Is there any advantage in any case over a single free function foo(A a, B b)
?
The latter option is easier to call, potentially has less header dependencies and also has much less boilerplate in the header.
CodePudding user response:
An object has state that can be set up at object construction time. Then the single member function can be called at a later time, without knowing anything about how the object was set up, and the function can refer to the state that was set up earlier. A standalone function cannot do that. Any state must be passed to it as arguments, or be global/static (global/static data is best avoided for a variety of reasons).

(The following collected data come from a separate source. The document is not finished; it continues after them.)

==> config.mk <==
export PLATFORM = sky130hd
export DESIGN_NAME = axis_frame_skid_buffer
export DESIGN_NICKNAME = d
export VERILOG_FILES = /design/src/rtl/axis_frame_skid_buffer.sv
export SDC_FILE = /design/constraint.sdc
export NUM_CORES = 1
export LEC_CHECK = 0
export BUFFER_PORTS_ARGS = -buffer_cell sky130_fd_sc_hd__buf_2
export CORE_MARGIN = 4
export CORE_UTILIZATION = 46
export CTS_BUF_LIST = sky130_fd_sc_hd__clkbuf_16
export DETAILED_ROUTE_END_ITERATION = 12
export PLACE_DENSITY = 0.66
export SLEW_MARGIN = 30
export SYNTH_ARGS = -nofsm -noshare
export SYNTH_HDL_FRONTEND = slang
export SYNTH_SLANG_ARGS = --single-unit
==> constraint.sdc <==
create_clock -name clk -period 6.39 [get_ports clk]
set_input_delay 0.9585 -clock clk [delete_from_list [all_inputs] [get_ports clk]]
set_output_delay 0.9585 -clock clk [all_outputs]
set_load 0.005 [all_outputs]
**config.mk**
```make
export PLATFORM = sky130hd
export DESIGN_NAME = serial_word_transmitter
export DESIGN_NICKNAME = d
export VERILOG_FILES = /design/src/rtl/serial_word_transmitter.sv
export SDC_FILE = /design/constraint.sdc
export NUM_CORES = 1
export LEC_CHECK = 0
export BUFFER_PORTS_ARGS = -buffer_cell sky130_fd_sc_hd__buf_2
export CAP_MARGIN = 40
export CORE_AREA = 3 3 82 84
export DETAILED_ROUTE_END_ITERATION = 8
export DIE_AREA = 0 0 85 87
export GPL_ROUTABILITY_DRIVEN = 0
export GPL_TIMING_DRIVEN = 1
export PLACE_DENSITY = 0.53
export SYNTH_ARGS = -nofsm -noshare
export SYNTH_HDL_FRONTEND = slang
export SYNTH_SLANG_ARGS = --single-unit
```
**constraint.sdc**
```tcl
create_clock -name clk -period 5.9 [get_ports clk]
set_clock_uncertainty 0.15 [all_clocks]
set_input_delay 0.59 -clock clk [delete_from_list [all_inputs] [get_ports clk]]
set_output_delay 0.59 -clock clk [all_outputs]
set_load 0.02 [all_outputs]
```
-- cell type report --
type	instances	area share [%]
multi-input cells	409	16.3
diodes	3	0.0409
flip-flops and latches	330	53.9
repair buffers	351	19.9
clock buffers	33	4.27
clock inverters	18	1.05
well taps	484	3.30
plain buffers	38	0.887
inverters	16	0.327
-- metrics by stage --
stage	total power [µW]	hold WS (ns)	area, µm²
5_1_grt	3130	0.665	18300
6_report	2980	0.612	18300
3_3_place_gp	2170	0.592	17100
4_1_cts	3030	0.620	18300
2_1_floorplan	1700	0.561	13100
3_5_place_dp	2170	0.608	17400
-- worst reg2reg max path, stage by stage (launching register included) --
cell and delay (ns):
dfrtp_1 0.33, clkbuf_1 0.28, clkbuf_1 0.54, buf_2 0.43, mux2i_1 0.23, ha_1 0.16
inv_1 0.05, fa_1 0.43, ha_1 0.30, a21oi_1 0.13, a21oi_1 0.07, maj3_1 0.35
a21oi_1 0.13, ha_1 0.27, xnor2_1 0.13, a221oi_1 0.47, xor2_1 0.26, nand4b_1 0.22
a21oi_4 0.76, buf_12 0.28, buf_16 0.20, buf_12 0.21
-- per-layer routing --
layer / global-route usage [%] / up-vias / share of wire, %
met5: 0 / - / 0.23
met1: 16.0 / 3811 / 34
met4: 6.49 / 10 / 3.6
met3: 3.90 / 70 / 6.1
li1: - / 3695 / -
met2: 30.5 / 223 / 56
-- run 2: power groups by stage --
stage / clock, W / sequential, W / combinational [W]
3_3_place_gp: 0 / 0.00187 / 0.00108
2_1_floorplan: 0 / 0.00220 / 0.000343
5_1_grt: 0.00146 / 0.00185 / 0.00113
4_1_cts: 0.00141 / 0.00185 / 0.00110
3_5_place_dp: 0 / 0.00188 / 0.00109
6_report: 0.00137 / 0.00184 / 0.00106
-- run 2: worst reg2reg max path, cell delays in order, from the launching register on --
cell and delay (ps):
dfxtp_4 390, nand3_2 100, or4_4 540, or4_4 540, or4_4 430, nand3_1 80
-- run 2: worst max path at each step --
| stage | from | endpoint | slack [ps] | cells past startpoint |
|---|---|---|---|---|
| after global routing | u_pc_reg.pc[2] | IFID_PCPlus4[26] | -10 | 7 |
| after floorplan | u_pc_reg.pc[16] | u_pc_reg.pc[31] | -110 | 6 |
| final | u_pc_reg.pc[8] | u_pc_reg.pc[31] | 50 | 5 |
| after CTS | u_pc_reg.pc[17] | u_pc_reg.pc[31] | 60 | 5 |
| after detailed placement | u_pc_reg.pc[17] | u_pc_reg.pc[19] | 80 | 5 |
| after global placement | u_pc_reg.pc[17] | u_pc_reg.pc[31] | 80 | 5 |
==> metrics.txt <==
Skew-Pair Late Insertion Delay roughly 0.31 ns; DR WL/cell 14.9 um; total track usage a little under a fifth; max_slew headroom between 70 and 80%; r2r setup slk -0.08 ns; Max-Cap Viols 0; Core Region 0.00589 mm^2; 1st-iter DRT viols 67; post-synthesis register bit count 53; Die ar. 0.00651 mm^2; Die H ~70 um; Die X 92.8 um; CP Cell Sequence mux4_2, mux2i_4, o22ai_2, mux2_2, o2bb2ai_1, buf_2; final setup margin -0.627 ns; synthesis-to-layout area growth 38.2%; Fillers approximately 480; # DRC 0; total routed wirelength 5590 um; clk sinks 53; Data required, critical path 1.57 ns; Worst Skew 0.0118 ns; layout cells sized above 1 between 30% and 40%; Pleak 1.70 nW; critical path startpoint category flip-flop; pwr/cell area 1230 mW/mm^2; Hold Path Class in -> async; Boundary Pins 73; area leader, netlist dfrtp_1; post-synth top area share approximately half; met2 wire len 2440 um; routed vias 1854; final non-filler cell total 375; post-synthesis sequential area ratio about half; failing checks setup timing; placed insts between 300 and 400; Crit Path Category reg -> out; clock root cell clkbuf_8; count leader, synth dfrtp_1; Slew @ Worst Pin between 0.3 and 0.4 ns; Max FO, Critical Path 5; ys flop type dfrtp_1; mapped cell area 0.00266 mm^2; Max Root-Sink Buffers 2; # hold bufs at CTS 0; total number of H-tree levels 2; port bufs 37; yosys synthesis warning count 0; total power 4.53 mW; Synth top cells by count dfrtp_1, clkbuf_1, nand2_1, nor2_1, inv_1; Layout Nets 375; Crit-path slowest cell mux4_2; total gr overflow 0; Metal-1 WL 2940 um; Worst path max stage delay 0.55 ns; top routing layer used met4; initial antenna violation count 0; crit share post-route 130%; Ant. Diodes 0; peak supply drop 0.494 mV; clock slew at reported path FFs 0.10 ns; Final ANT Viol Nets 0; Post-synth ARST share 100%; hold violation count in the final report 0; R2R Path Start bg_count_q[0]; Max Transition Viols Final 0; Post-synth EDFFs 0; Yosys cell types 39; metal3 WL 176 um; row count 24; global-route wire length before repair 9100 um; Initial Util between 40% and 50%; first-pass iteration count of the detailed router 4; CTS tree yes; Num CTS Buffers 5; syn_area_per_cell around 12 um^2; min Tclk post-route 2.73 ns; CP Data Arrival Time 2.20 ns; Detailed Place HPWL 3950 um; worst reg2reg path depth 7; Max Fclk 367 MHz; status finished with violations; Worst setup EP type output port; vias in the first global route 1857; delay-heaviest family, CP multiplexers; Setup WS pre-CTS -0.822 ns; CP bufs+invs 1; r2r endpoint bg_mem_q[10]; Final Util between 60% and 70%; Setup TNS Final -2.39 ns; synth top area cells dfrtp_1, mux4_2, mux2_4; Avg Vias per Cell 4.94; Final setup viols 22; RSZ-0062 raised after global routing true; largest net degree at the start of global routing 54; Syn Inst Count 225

An hands-on example is worth a thousand abstract explanations, so here is an exercise. Consider a simple object:
struct Obj {
std::array<std::string, 42> attributes;
};
How would you sort a vector of such objects, comparing only the attribute number K (K being a run-time parameter in the range 0..41)? Use std::sort
and do not use any global or static data. Note how std::sort
compares two objects: it calls a user-provided comparator, and passes it two objects to be compared, but it knows nothing about the parameter K and cannot pass it along to the comparator.
CodePudding user response:
For bigger projects it may be easier to structure your programm using OOP. For a simple program like yours it is easier to use a single function.
CodePudding user response:
Classes introduce a new dynamic to your program -> Better readability, security, moudularity, re-usability.... functions are used to organize code into blocks.